§ **ABOUT THIS EXERCISE**
Each line holding the word "default" must appear in the answer, copied from the entries.

Saved entries:
[src/rtl/alu_bist_driver.sv]
// alu_bist_driver: power-on/diagnostic self-test initiator for the 32-bit ALU.
// Define ALU_BIST_LFSR_EN to append LFSR-generated operand pairs to the fixed set.
module alu_bist_driver #(
   parameter int SETTLE_CYC  = 1,
   parameter int ERR_W       = 8,
   parameter int LFSR_ROUNDS = 16
) (
   input  logic             clk,
   input  logic             rst,
   input  logic             start,
   output logic             busy,
   output logic             done,
   output logic             pass,
   output logic [ERR_W-1:0] err_cnt,
   output logic [2:0]       fail_op,
   output logic [4:0]       fail_idx,
   output logic [31:0]      A,
   output logic [31:0]      B,
   output logic [2:0]       ALU_operation,
   input  logic [31:0]      res,
   input  logic             zero,
   input  logic             overflow
);

   typedef enum logic [2:0] {
      S_IDLE, S_DRIVE, S_SETTLE, S_CHECK, S_DONE
   } state_t;

`ifdef ALU_BIST_LFSR_EN
   localparam int NPAIR = 2 + LFSR_ROUNDS;
`else
   localparam int NPAIR = 2 + (LFSR_ROUNDS & 0);
`endif
   localparam int PW = (NPAIR > 4) ? $clog2(NPAIR) : 2;
   localparam int SW = (SETTLE_CYC > 1) ? $clog2(SETTLE_CYC) : 1;
   localparam logic [PW-1:0] LAST_PAIR = PW'(NPAIR - 1);
   localparam logic [SW-1:0] LAST_SET  = SW'(SETTLE_CYC - 1);

   state_t          state;
   logic [PW-1:0]   pair_q;
   logic [2:0]      op_q;
   logic [SW-1:0]   set_cnt;
   logic [31:0]     vec_a;
   logic [31:0]     vec_b;
   logic [31:0]     g_sum;
   logic [31:0]     g_dif;
   logic [31:0]     g_res;
   logic            g_ovf;
   logic            mismatch;
   logic            last_vec;
   logic [ERR_W-1:0] err_nxt;

`ifdef ALU_BIST_LFSR_EN
   localparam logic [31:0] SEED = 32'hACE1_0001;

   // Right-shifting Galois form of x^32 + x^22 + x^2 + x + 1
   function automatic logic [31:0] lfsr_step(input logic [31:0] s);
      return s[0] ? ((s >> 1) ^ 32'h8020_0003) : (s >> 1);
   endfunction

   logic [31:0] lfsr_q;
   logic [31:0] lfsr_n1;
   logic [31:0] lfsr_n2;

   assign lfsr_n1 = lfsr_step(lfsr_q);
   assign lfsr_n2 = lfsr_step(lfsr_n1);

   always_ff @(posedge clk or posedge rst) begin
      if (rst) begin
         lfsr_q <= SEED;
      end else if (state == S_IDLE && start) begin
         lfsr_q <= SEED;
      end else if (state == S_CHECK && op_q == 3'd7 &&
                   pair_q >= PW'(2)) begin
         lfsr_q <= lfsr_n2;
      end
   end
`endif

   always_comb begin
      vec_a = 32'hA5A5_A5A5;
      vec_b = 32'h5A5A_5A5A;
      if (pair_q == PW'(1)) begin
         vec_a = 32'h0123_4567;
         vec_b = 32'h7654_3210;
      end
`ifdef ALU_BIST_LFSR_EN
      else if (pair_q != '0) begin
         vec_a = lfsr_q;
         vec_b = lfsr_n1;
      end
`endif
   end

   assign g_sum = A + B;
   assign g_dif = A - B;

   always_comb begin
      g_res = '0;
      g_ovf = 1'b0;
      case (ALU_operation)
         3'b000: g_res = A & B;
         3'b001: g_res = A | B;
         3'b010: begin
            g_res = g_sum;
            g_ovf = (A[31] == B[31]) && (g_sum[31] != A[31]);
         end
         3'b011: g_res = A ^ B;
         3'b100: g_res = ~(A | B);
         3'b101: g_res = A >> B[4:0];
         3'b110: begin
            g_res = g_dif;
            g_ovf = (A[31] != B[31]) && (g_dif[31] != A[31]);
         end
         default: g_res = {31'd0, $signed(A) < $signed(B)};
      endcase
   end

   assign mismatch = (res != g_res) || (zero != (g_res == '0)) ||
                     (overflow != g_ovf);
   assign last_vec = (op_q == 3'd7) && (pair_q == LAST_PAIR);
   assign err_nxt  = (mismatch && !(&err_cnt)) ? err_cnt + 1'b1 : err_cnt;

   always_ff @(posedge clk or posedge rst) begin
      if (rst) begin
         state         <= S_IDLE;
         pair_q        <= '0;
         op_q          <= '0;
         set_cnt       <= '0;
         busy          <= 1'b0;
         done          <= 1'b0;
         pass          <= 1'b0;
         err_cnt       <= '0;
         fail_op       <= '0;
         fail_idx      <= '0;
         A             <= '0;
         B             <= '0;
         ALU_operation <= '0;
      end else begin
         case (state)
            S_IDLE: begin
               if (start) begin
                  state    <= S_DRIVE;
                  busy     <= 1'b1;
                  pass     <= 1'b0;
                  err_cnt  <= '0;
                  fail_op  <= '0;
                  fail_idx <= '0;
                  pair_q   <= '0;
                  op_q     <= '0;
               end
            end
            S_DRIVE: begin
               A             <= vec_a;
               B             <= vec_b;
               ALU_operation <= op_q;
               set_cnt       <= '0;
               state         <= S_SETTLE;
            end
            S_SETTLE: begin
               if (set_cnt == LAST_SET) state <= S_CHECK;
               else set_cnt <= set_cnt + 1'b1;
            end
            S_CHECK: begin
               err_cnt <= err_nxt;
               if (mismatch && err_cnt == '0) begin
                  fail_op  <= op_q;
                  fail_idx <= {pair_q[1:0], op_q};
               end
               op_q <= op_q + 3'd1;
               if (op_q == 3'd7) pair_q <= pair_q + 1'b1;
               if (last_vec) begin
                  state <= S_DONE;
                  done  <= 1'b1;
                  pass  <= (err_nxt == '0);
               end else begin
                  state <= S_DRIVE;
               end
            end
            S_DONE: begin
               state <= S_IDLE;
               done  <= 1'b0;
               busy  <= 1'b0;
            end
            default: state <= S_IDLE;
         endcase
      end
   end

endmodule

§ **SOLUTION**
         default: g_res = {31'd0, $signed(A) < $signed(B)};
            default: state <= S_IDLE;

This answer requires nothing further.